Cellular Respiration Overview

Questions and Answers

What is the name of the process by which glucose is broken down into pyruvate?

• Glycolysis (correct)
• Citric acid cycle
• Pyruvate oxidation
• Electron transport and oxidative phosphorylation

Where does pyruvate oxidation occur?

Mitochondria

The citric acid cycle is a series of reactions that take place in the ______ matrix.

mitochondrial

The electron transport chain is the final stage of cellular respiration.

True (A)

Which of the following molecules are involved in both the citric acid cycle and electron transport chain?

NADH & FADH₂ (C)

At the end of the electron transport chain, what is the final electron acceptor?

Oxygen (B)

What is the primary purpose of cellular respiration?

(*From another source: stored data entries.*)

### config.mk
export PLATFORM = sky130hd
export DESIGN_NAME = fir_decimator
export DESIGN_NICKNAME = d
export VERILOG_FILES = /design/src/rtl/fir_decimator.sv
export SDC_FILE = /design/constraint.sdc
export NUM_CORES = 1
export LEC_CHECK = 0
export ABC_AREA = 1
export BUFFER_PORTS_ARGS = -buffer_cell sky130_fd_sc_hd__buf_4
export CAP_MARGIN = 30
export CORE_MARGIN = 2
export CORE_UTILIZATION = 60
export CTS_CLUSTER_DIAMETER = 120
export DETAILED_ROUTE_END_ITERATION = 8
export GPL_TIMING_DRIVEN = 0
export PLACE_DENSITY = 0.84
export SLEW_MARGIN = 20
export SYNTH_ARGS = -nofsm -noshare
export SYNTH_HDL_FRONTEND = slang
export SYNTH_SLANG_ARGS = --single-unit
### constraint.sdc
create_clock -name clk -period 5.2 [get_ports clk]
set_input_delay 1.04 -clock clk [delete_from_list [all_inputs] [get_ports clk]]
set_output_delay 1.04 -clock clk [all_outputs]
set_load 0.03 [all_outputs]
### src/rtl/fir_decimator.sv
// Block-averaging decimator for the FIR output stream: sums 2^LOG2_DECIM valid
// samples, rounds to the mean and queues results in a small valid/ready FIFO.
module fir_decimator #(
   parameter int DIN_W      = 7,
   parameter int LOG2_DECIM = 2,
   parameter int FIFO_DEPTH = 4
) (
   input  logic                          clk,
   input  logic                          rst_n,
   input  logic                          clr,
   input  logic                          din_valid,
   input  logic signed [DIN_W-1:0]       din,
   output logic signed [DIN_W-1:0]       dout,
   output logic                          dout_valid,
   input  logic                          dout_ready,
   output logic [$clog2(FIFO_DEPTH):0]   fifo_count,
   output logic                          overflow
);
   localparam int ACC_W = DIN_W + LOG2_DECIM;
   localparam int PTR_W = $clog2(FIFO_DEPTH);
   localparam int CNT_W = PTR_W + 1;
   localparam logic signed [ACC_W-1:0] HALF = ACC_W'(2 ** (LOG2_DECIM - 1));

   logic signed [ACC_W-1:0]           acc;
   logic        [LOG2_DECIM-1:0]      cnt;
   logic signed [ACC_W-1:0]           din_ext, sum, rnd, avg;
   logic        [FIFO_DEPTH-1:0][DIN_W-1:0] mem;
   logic        [PTR_W-1:0]           wr_ptr, rd_ptr;
   logic                              blk_done, push, pop, full, push_ok, drop;

   assign din_ext  = {{LOG2_DECIM{din[DIN_W-1]}}, din};
   assign sum      = acc + din_ext;
   // Sum of in-range samples plus half an LSB still fits ACC_W, so no guard bit.
   assign rnd      = sum + HALF;
   assign avg      = rnd >>> LOG2_DECIM;

   assign blk_done = din_valid && (&cnt);
   assign push     = blk_done && !clr;
   assign pop      = dout_valid && dout_ready && !clr;
   assign full     = (fifo_count == CNT_W'(FIFO_DEPTH));
   assign push_ok  = push && (!full || pop);
   assign drop     = push && full && !pop;

   assign dout_valid = (fifo_count != '0);
   assign dout       = dout_valid ? mem[rd_ptr] : '0;

   always_ff @(posedge clk or negedge rst_n) begin
      if (!rst_n) begin
         acc        <= '0;
         cnt        <= '0;
         wr_ptr     <= '0;
         rd_ptr     <= '0;
         fifo_count <= '0;
         overflow   <= 1'b0;
      end else if (clr) begin
         acc        <= '0;
         cnt        <= '0;
         wr_ptr     <= '0;
         rd_ptr     <= '0;
         fifo_count <= '0;
         overflow   <= 1'b0;
      end else begin
         if (din_valid) begin
            acc <= blk_done ? '0 : sum;
            cnt <= cnt + LOG2_DECIM'(1);
         end
         if (push_ok) wr_ptr <= wr_ptr + PTR_W'(1);
         if (pop)     rd_ptr <= rd_ptr + PTR_W'(1);
         if (push_ok && !pop)      fifo_count <= fifo_count + CNT_W'(1);
         else if (!push_ok && pop) fifo_count <= fifo_count - CNT_W'(1);
         if (drop) overflow <= 1'b1;
      end
   end

   // Storage needs no reset: dout is masked to zero while the FIFO is empty.
   always_ff @(posedge clk) begin
      if (push_ok) mem[wr_ptr] <= avg[DIN_W-1:0];
   end
endmodule

==> results.cfg, run 1 <==
[logic_synthesis]
synth_ff_type = edfxtp_1
ys_warn_count = 0
synth_area_per_cell_um2 = 8.922
ys_seq_area_share_pct = 50.87
synthesis.nets = 318
synth_edf_count = 28
yosys.area.top_type = edfxtp_1
yosys-top-cells-area = edfxtp_1 (32%), dfrtp_1 (18%), nand2_1 (8.3%)
ys_ff_latch = 47
synthDominantCellAreaShare_pct = 32.50
yosysMostFrequentCell = nand2_1
synth_cell_type_count = 31
synth_cells = 290
syn-cell-area_um2 = 2587
netlist_top_cells_count = nand2_1 (57), nor2_1 (50), inv_1 (33)
synth_async_sr_flop_share_pct = 40.43

[placement]
post-place-ws_ns = 2.066
place_congestion = 0.8429
portBuffers = 23
place.detailed.hpwl_um = 3634

[clocking]
ctsHoldBuffers = 0
clk_latency_ns = 0.30
numCtsBuffers = 5
clkTransAtPathRegs_ns = 0.08
cts.path.max_buffers = 2
cts.sinks = 47
root_buffer = clkbuf_8
cts_resized = 0
htreeDepth = 2
post_cts_buffers = 0
cts_tree = built

[timing]
rsz0062_at_grt = false
fmax_ghz = 0.3426
post-route-period-util_pct = 56.14
setup_ws_ns = 2.281
setup_violations = 0
clock_skew_ns = 0.003837
hold_violations = 0
tightest_slew_ns = 0.7265
post-route-min-period_ns = 2.919
setup-tns-final_ns = 0
finalMaxSlewViolations = 0
max-slew-margin-rel_pct = 51.39

[setup_path]
worstSetupPathType = reg -> out
critPathMaxFanout = 10
reg2reg_depth = 9
crit_required_ns = 4.16
cp-start-kind = register
arrival_ns = 1.88
worst_setup_path_end_kind = primary output

[routing]
wirelength_um = 4971
routed_via_density = 5.299
drc = 0
drt_iter0_drc = 177
ant_nets = 0
firstDrtPassIters = 5
routedWlPerCell_um = 13.40
dr_total_vias = 1966

[die]
placementRows = 23
die_h_um = 69.67
initial_utilization_pct = 63.32
ioPinCount = 24
core_um2 = 4086
die_area_um2 = 4854
die_x_um = 69.67

[grt]
grt_start_max_net_pins = 20
grt_usage_pct = 22.81
grt_pass1_wl_um = 8694
grt_pass1_vias = 1885
antenna_found_initial = 0
grt_overflow_total = 0

[power_and_ir_drop]
leakagePower_nw = 1.365
power.density_nw_per_um2 = 435.8
power.total_mw = 1.288
peakVddDrop_v = 0.0002169

[status]
status = finished, final reports clean

[flow_run]
drv_cap = 0

[layout]
fin_nets = 348
antenna_cells = 0
drive_gt1_share_pct = 13.71
multi_input_area_um2 = 1112
area_growth_pct = 14.22
n_fill_cell = 303
seqCellArea_um2 = 1316

[hold_path]
hp-class = reg -> reg
whs_path_depth = 2
flip-flops by register name (all words and copies together), names as in the netlist:
name        flops
mem            28
acc             9
fifo_count      3
cnt             2
rd_ptr          2
wr_ptr          2
overflow        1
where the power goes:
part / internal, mW / switching (mW)
clock network: 0.192 / 0.120
logic: 0.172 / 0.334
registers: 0.444 / 0.0257
total: 0.808 / 0.479
worst max-delay path, stage by stage, from the launching register on:
cell and delay, ns:
dfrtp_1 0.36, clkbuf_1 0.19, inv_1 0.20, clkbuf_1 0.32, o21ai_0 0.15, a21oi_1 0.17
buf_4 0.19
cell families (layout without fill, tap and decap cells):
| group | count (synthesis) | after routing | synth area share, % |
|---|---|---|---|
| AND/OR/NAND/NOR | 135 | 135 | 22.87 |
| flip-flops | 47 | 47 | 50.87 |
| AO/OA/AOI/OAI | 43 | 43 | 9.430 |
| buffers and inverters | 42 | 73 | 6.141 |
| adder cells (fa/ha/maj) | 16 | 16 | 8.317 |
| XOR/XNOR | 7 | 7 | 2.369 |
path summary, 6_finish.rpt:
kind	endpoint	slack, ns	start
setup / recovery	dout[0]	2.28	rd_ptr[0]
hold / removal	acc[6]	0.49	acc[6]
setup reg to reg	mem[5]	2.79	acc[0]
hold reg to reg	acc[6]	0.49	acc[6]
max in group asynchronous	acc[8]	4.38	rst_n
min in group asynchronous	cnt[1]	0.61	rst_n
cells in the final DEF, fill, tap and decap left out:
master and instances:
fa_1 2, nor3_1 1, clkbuf_8 5, a22o_1 2
o21ai_0 24, dfrtp_1 19, nand4_1 6, nor3_4 1
o21bai_1 1, nor2_2 1, nand2_4 1, nand2_2 1
xor2_1 4, nand4_2 1, nand3b_1 1, nand2_1 57
o22ai_1 1, o21ai_2 1, edfxtp_1 28, nor2_1 50
xnor2_1 3, bufinv_16 2, buf_2 1, inv_1 33
inv_2 4, ha_1 14, nand3_1 13, clkbuf_1 4
clkinv_1 1, nor2_4 2, a21oi_1 11, a21oi_2 1
a32o_1 2, buf_4 23
final cells by class:
cell class,count,share of cell area [%]
Sequential cell,47,44.54
Inverter,38,4.826
Clock buffer,6,2.456
Multi-Input combinational cell,201,37.64
Tap cell,50,2.117
Clock inverter,2,2.032
Timing Repair Buffer,23,5.843
Buffer,4,0.5504
per-stage QoR:
stage / cells / util, % / area [um^2] / hold slack, ns
after floorplan: 290 / - / 2587 / 0.4570
after global placement: 363 / 69.08 / 2823 / 0.4773
after detailed placement: 363 / 69.08 / 2823 / 0.4870
after CTS: 371 / 72.32 / 2955 / 0.5059
after global routing: 371 / 72.32 / 2955 / 0.5377
final: 371 / 72.32 / 2955 / 0.4946
routing by layer:
layer	up-vias	track usage, %	part of all wire [%]
met5	-	0	0
met1	899	30.62	45
met3	4	5.087	4.2
li1	1023	-	-
met4	0	5.769	0.72
met2	40	37.93	50
(Power assumes the default switching activity.)
==> inputs of run 2 (changes only) <==
--- a/config.mk
+++ b/config.mk
@@ -5,15 +5,15 @@
 export SDC_FILE = /design/constraint.sdc
 export NUM_CORES = 1
 export LEC_CHECK = 0
-export ABC_AREA = 1
+export ABC_AREA = 0
 export BUFFER_PORTS_ARGS = -buffer_cell sky130_fd_sc_hd__buf_4
 export CAP_MARGIN = 30
 export CORE_MARGIN = 2
-export CORE_UTILIZATION = 60
+export CORE_UTILIZATION = 59
 export CTS_CLUSTER_DIAMETER = 120
 export DETAILED_ROUTE_END_ITERATION = 8
 export GPL_TIMING_DRIVEN = 0
-export PLACE_DENSITY = 0.84
+export PLACE_DENSITY = 0.83
 export SLEW_MARGIN = 20
 export SYNTH_ARGS = -nofsm -noshare
 export SYNTH_HDL_FRONTEND = slang
==> constraint.sdc (replaced) <==
create_clock -name clk -period 2.97 [get_ports clk]
set_input_delay 0.594 -clock clk [delete_from_list [all_inputs] [get_ports clk]]
set_output_delay 0.594 -clock clk [all_outputs]
set_load 0.03 [all_outputs]
==> run 2 against run 1 <==
  * Synthesized area decreased by 0.58%
  * Worst hold slack got worse by 0.35 ns
  * Critical endpoint is now mem[5]
  * Count of clock-buffer cells in the layout unchanged
  * Utilization decreased by 4.1 points
==> results.cfg, run 2 <==
[logic_synthesis]
synth_cells = 211
netlist_top_cells_count = edfxtp_1 (28), nor2_1 (21), dfrtp_1 (19)
synth_cell_type_count = 45
synthesis.nets = 239
yosys.area.top_type = edfxtp_1
synth_area_per_cell_um2 = 12.19
synth_ff_type = edfxtp_1
syn-cell-area_um2 = 2572
ys_warn_count = 0
synthDominantCellAreaShare_pct = 32.68
synth_async_sr_flop_share_pct = 40.43
ys_ff_latch = 47
synth_edf_count = 28
yosysMostFrequentCell = edfxtp_1
yosys-top-cells-area = edfxtp_1 (33%), dfrtp_1 (18%), ha_1 (6.8%)
ys_seq_area_share_pct = 51.17

[die]
die_x_um = 70.03
initial_utilization_pct = 60.33
placementRows = 24
die_area_um2 = 4904
core_um2 = 4264
die_h_um = 70.03
ioPinCount = 24

[setup_path]
worstSetupPathType = in -> reg
critPathCapture = mem[5]
critPathMaxFanout = 4
crit_slowest_cell = or4b_4
reg2reg_depth = 7
timing.rr.end = mem[5]
r2r-start = acc[0]
crit_required_ns = 3.06
cp-start-kind = input port
path_delay_family = simple AND/OR/NAND/NOR gates
cp_cell_sequence = buf_4 -> ha_1 -> fa_1 -> nand3_1 -> a21oi_1 -> or4b_4 -> nor4b_2 -> xor2_1
cp-startpoint = din[0]
regToRegSetupSlack_ns = 0.29
cp_num_cells = 8
worst_setup_path_end_kind = register
critical_path_buf_inv_count = 1
arrival_ns = 2.80
cp_slowest_stage_delay_ns = 0.58

[routing]
wirelength_um = 4594
drt_iter0_drc = 121
drc = 0
ant_nets = 0
dr_total_vias = 1694
firstDrtPassIters = 4
routed_via_density = 5.782
routedWlPerCell_um = 15.68

[grt]
grt_start_max_net_pins = 20
antenna_found_initial = 0
grt_pass1_vias = 1640
grt_usage_pct = 20.12
grt_pass1_wl_um = 7590
grt_overflow_total = 0

[timing]
max-slew-margin-rel_pct = 53.44
rsz0062_at_grt = false
finalMaxSlewViolations = 0
timing.hold.ws_ns = 0.1487
tightest_slew_ns = 0.6984
hold_violations = 0
clock_skew_ns = 0.006812
fmax_ghz = 0.3697
post-route-min-period_ns = 2.705
post-route-period-util_pct = 91.07
setup_violations = 0

[layout]
mostFrequentLayoutCells = edfxtp_1 (28), buf_4 (22), nor2_1 (21)
drive_gt1_share_pct = 19.09
final_common_cell = edfxtp_1
area_growth_pct = 13.04
largest_register_ffs = 28
antenna_cells = 0
top_regs = mem: 28 flops, acc: 9 flops, fifo_count: 3 flops
largest_register = mem
fin_nets = 268

[placement]
portBuffers = 22
place_congestion = 0.7890
place.detailed.hpwl_um = 3514

[clocking]
clkTransAtPathRegs_ns = 0.09
cts_tree = built
numCtsBuffers = 5
cts.sinks = 47
post_cts_buffers = 0
ctsHoldBuffers = 0
htreeDepth = 2
cts.path.max_buffers = 2
root_buffer = clkbuf_8
cts_resized = 0
clk_latency_ns = 0.30

[power_and_ir_drop]
peakVddDrop_v = 0.0003955
power.density_nw_per_um2 = 578.5
leakagePower_nw = 1.142
power.total_mw = 1.682

[hold_path]
hp-class = in -> async

[status]
status = finished, final reports clean

[flow_run]
drv_cap = 0
## run 2: kinds of logic (layout without fill, tap and decap cells)
| family | after synthesis | after routing | share of synthesized area, % |
|---|---|---|---|
| buffers and inverters | 17 | 47 | 2.480 |
| muxes | 9 | 9 | 6.907 |
| DFF | 47 | 47 | 51.17 |
| AOI/OAI and AO/OA | 35 | 35 | 9.777 |
| and+or+nand+nor | 69 | 69 | 15.17 |
| adders and majority gates | 16 | 16 | 8.366 |
| xor gates and xnor gates | 18 | 18 | 6.128 |
## run 2: layout make-up
class	count	area, um^2
Clock inverter	2	16.27
Sequential cell	47	1316
Inverter	9	33.78
Tap cell	52	65.06
Buffer	8	30.03
Fill cell	336	1356
Timing Repair Buffer	22	165.2
Clock buffer	6	82.58
Multi-Input combinational cell	147	1199
## run 2: worst min-delay path by stage
stage | endpoint | slack [ns]
3_3_place_gp | rd_ptr[0] | 0.48
5_1_grt | rd_ptr[1] | 0.15
4_1_cts | rd_ptr[1] | 0.15
2_1_floorplan | acc[0] | 0.30
3_5_place_dp | rd_ptr[1] | 0.48
6_report | rd_ptr[1] | 0.15
## run 2: where the power goes
part | internal (mW) | switching (mW)
logic | 0.202 | 0.291
registers | 0.761 | 0.0213
clock network | 0.190 | 0.216
## run 2: layer usage
layer	share of wire, %	GRT usage, %	up-vias
met5	0	0	-
met4	1.4	6.410	0
met3	3.2	4.329	6
met2	51	34.60	23
met1	44	25.52	841
li1	-	-	824
## run 2: metrics by stage
stage	std cells	TNS (ns)	instance area, um^2	util (%)	setup WS, ns
5_1_grt	293	0	2908	68.19	0.08948
6_report	293	0	2908	68.19	0.2653
4_1_cts	293	0	2902	68.05	0.1434
2_1_floorplan	211	0	2572	-	0.2197
3_3_place_gp	285	-0.1382	2803	65.73	-0.1382
3_5_place_dp	285	-0.4975	2803	65.73	-0.1392
==> inputs of run 3 (changes only) <==
--- a/config.mk
+++ b/config.mk
@@ -13,7 +13,7 @@
 export CTS_CLUSTER_DIAMETER = 120
 export DETAILED_ROUTE_END_ITERATION = 8
 export GPL_TIMING_DRIVEN = 0
-export PLACE_DENSITY = 0.83
+export PLACE_DENSITY_LB_ADDON = 0.1
 export SLEW_MARGIN = 20
 export SYNTH_ARGS = -nofsm -noshare
 export SYNTH_HDL_FRONTEND = slang
==> run 3 against run 2 <==
  * Die area is the same
  * Non-clock buffer count stayed put
  * First-iteration DRC count is 4.1% lower
  * Final cell count did not move
  * Count of clock-buffer cells in the layout is the same
  * Register-to-register slack lost 0.02 ns
  * Cell area up 0.65%
  * Global-route usage is 0.98 points higher
  * Routed wire length increased by 3.8%
  * Total power is 4.7% higher
  * Sequential share of layout area shrank 0.29 points
==> results.cfg, run 3 (same netlist as run 2, synthesis figures left out) <==
[timing]
rsz0062_at_grt = false
hold_violations = 0
timing.hold.ws_ns = 0.1512
fmax_ghz = 0.3699
post-route-period-util_pct = 91.04
setup_violations = 0
max-slew-margin-rel_pct = 52.28
setup-tns-final_ns = 0
post-route-min-period_ns = 2.704
setup_ws_ns = 0.2662
clock_skew_ns = 0.007457
finalMaxSlewViolations = 0
tightest_slew_ns = 0.7158

[clocking]
cts.path.max_buffers = 2
clk_latency_ns = 0.30
ctsHoldBuffers = 0
cts_resized = 0
numCtsBuffers = 5
root_buffer = clkbuf_8
cts_tree = built
cts.sinks = 47
clkTransAtPathRegs_ns = 0.09
post_cts_buffers = 0
htreeDepth = 2

[power_and_ir_drop]
leakagePower_nw = 1.156
p_seq_share_pct = 44.4
comb_power_share_pct = 28.1
power.total_mw = 1.761
p_int_mw = 1.235
peakVddDrop_v = 0.0002703
power.density_nw_per_um2 = 601.7
p_sw_uw = 525.9
p_sw_share_pct = 29.86
clockPowerShare_pct = 27.5

[flow_run]
drv_cap = 0

[die]
die_x_um = 70.03
die_h_um = 70.03
initial_utilization_pct = 60.33
core_um2 = 4264
placementRows = 24
ioPinCount = 24
die_area_um2 = 4904

[routing]
firstDrtPassIters = 4
routed_via_density = 5.758
dr_total_vias = 1687
drt_iter0_drc = 116
wirelength_um = 4768
ant_nets = 0
routedWlPerCell_um = 16.27
drc = 0

[grt]
use_met2_pct = 35.13
grt_pass1_vias = 1692
grt_pass1_wl_um = 8031
grt_overflow_total = 0
grt_usage_pct = 21.10
antenna_found_initial = 0
met1_usage_pct = 28.08
grt_use_met3_pct = 3.175
grt-busiest-layer = met2
grt_start_max_net_pins = 20

[setup_path]
critical_path_buf_inv_count = 1
path_delay_family = simple AND/OR/NAND/NOR gates
arrival_ns = 2.89
cp-startpoint = fifo_count[0]
cp-start-kind = register
worstSetupPathType = reg -> reg
cp_num_cells = 8
crit_slowest_cell = dfrtp_1
cp_slowest_stage_delay_ns = 0.49
reg2reg_depth = 8
r2r-start = fifo_count[0]
critPathMaxFanout = 10
cp_cell_sequence = or3_1 -> clkbuf_1 -> nand2_1 -> and2_1 -> fa_1 -> or3_1 -> a311oi_1 -> nor2_1
worst_setup_path_end_kind = register
cpMostUsedCell = or3_1
crit_required_ns = 3.15

[placement]
place.detailed.hpwl_um = 3509
place_congestion = 0.7710
post-place-ws_ns = -0.2746
placed_area_um2 = 2803
dp.cells = 285
portBuffers = 22

[layout]
final_cell_area_um2 = 2927
top_regs = mem: 28 flops, acc: 9 flops, fifo_count: 3 flops
drive_gt1_share_pct = 19.09
area_growth_pct = 13.76
antenna_cells = 0
final_common_cell = edfxtp_1
finalNonFillerCells = 293
n_fill_cell = 326
mostFrequentLayoutCells = edfxtp_1 (28), buf_4 (22), nor2_1 (21)
largest_register_ffs = 28
fin_util_pct = 68.63
largest_register = mem
fin_nets = 268

[hold_path]
hp-class = in -> async

[status]
status = finished, final reports clean
-- run 3: cell types whose count changed in the layout (fill, tap and decap cells not counted), sizes merged --
cell / before / now
clkinvlp: 1 / 0
bufinv: 0 / 1
-- run 3: cell type report --
cell class                 instances  area, um^2  area share, %
buffer                             8       30.03          1.026
tap                               52       65.06          2.223
multi-input combinational        147        1199          40.96
clock buffer                       6       82.58          2.822
sequential                        47        1316          44.98
clock inverter                     2       35.03          1.197
timing repair buffer              22       165.2          5.643
inverter                           9       33.78          1.154
-- run 3: path summary, 6_finish.rpt --
check                                endpoint  slack (ns)
min in group clk                       acc[8]        0.49
worst max-delay path            fifo_count[2]        0.27
worst min-delay path                   cnt[1]        0.15
worst min register to register       overflow        0.53
max in group asynchronous           rd_ptr[1]        2.61
worst max register to register  fifo_count[2]        0.27
-- run 3: per-layer routing --
layer  wire (um)  up-vias
li1            -      819
met1        2126      824
met2        2419       37
met3         146        7
met4          75        0
met5           0        -
-- run 3: power groups by stage --
stage | Clock, mW | Sequential, mW | Combinational (mW)
finish | 0.484 | 0.782 | 0.495
global route | 0.509 | 0.784 | 0.549
CTS | 0.489 | 0.781 | 0.498
detailed placement | 0 | 0.795 | 0.494
global placement | 0 | 0.792 | 0.478
floorplan | 0 | 0.800 | 0.355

To produce ATP (adenosine triphosphate)

Flashcards

Aerobic Cellular Respiration

The process by which cells break down glucose to produce energy in the form of ATP. It requires oxygen to complete.

Glycolysis

The first stage of cellular respiration, where glucose is broken down into two pyruvate molecules. It occurs in the cytoplasm.

Substrate-level phosphorylation

The transfer of a phosphate group directly from a substrate molecule to ADP, forming ATP. This is a direct way to generate ATP.

Pyruvate

A three-carbon molecule produced from the breakdown of glucose in glycolysis.

Pyruvate Oxidation

The process where pyruvate is converted to acetyl-CoA, CO2, and NADH. This step occurs within the mitochondria.

Citric Acid Cycle (Krebs Cycle)

The process involving a series of reactions where acetyl-CoA is oxidized to CO2, producing ATP, NADH, and FADH2. It occurs in the mitochondrial matrix.

NADH

A molecule that carries electrons from glycolysis, pyruvate oxidation, and the citric acid cycle to the electron transport chain.

FADH2

A molecule that carries electrons from the citric acid cycle to the electron transport chain.

Electron Transport Chain and Oxidative Phosphorylation

The final stage of cellular respiration, where a chain of protein molecules in the mitochondrial membrane use electrons to pump protons (H+) across the membrane. The flow of protons back across the membrane drives the synthesis of ATP.

Oxidative Phosphorylation

The indirect production of ATP through the movement of protons across a membrane, driven by the electron transport chain.

ATP

The primary energy currency of the cell, used to power various cellular processes.

Oxygen (O2)

The final electron acceptor in the electron transport chain of aerobic respiration.

Mitochondria

The organelle where pyruvate oxidation, the citric acid cycle, and electron transport chain occur. It is the site of most ATP production in aerobic respiration.

Study Notes

Cellular Respiration

• Cellular respiration is a process that breaks down glucose and other fuel molecules to produce ATP.
• This process occurs in four stages: glycolysis, pyruvate oxidation, citric acid cycle, and electron transport and oxidative phosphorylation.

Glycolysis

• Occurs in the cytosol.
• Breaks down glucose into two pyruvate molecules.
• Produces some ATP via substrate-level phosphorylation.
• Produces NADH.

Pyruvate Oxidation

• Occurs in the mitochondria.
• Each pyruvate molecule is oxidized, releasing CO2, producing NADH, and forming an acetyl group that combines with coenzyme A (acetyl-CoA).

Citric Acid Cycle

• Occurs in the mitochondria.
• Acetyl-CoA molecules enter the cycle.
• The acetyl group is completely oxidized to CO2.
• ATP is produced via substrate-level phosphorylation.
• Electron carriers NADH and FADH2 are produced.

Electron Transport and Oxidative Phosphorylation

• Occurs in the mitochondria.
• Electron carriers NADH and FADH2 transfer electrons.
• This process creates a proton gradient across the inner mitochondrial membrane.
• Energy from the gradient is used to synthesize ATP via oxidative phosphorylation.
• Oxygen is the final electron acceptor, forming water

ATP Production

• Substrate-level phosphorylation transfers phosphate groups directly to ADP, forming ATP.
• Oxidative phosphorylation uses the energy from electrons to indirectly produce more ATP.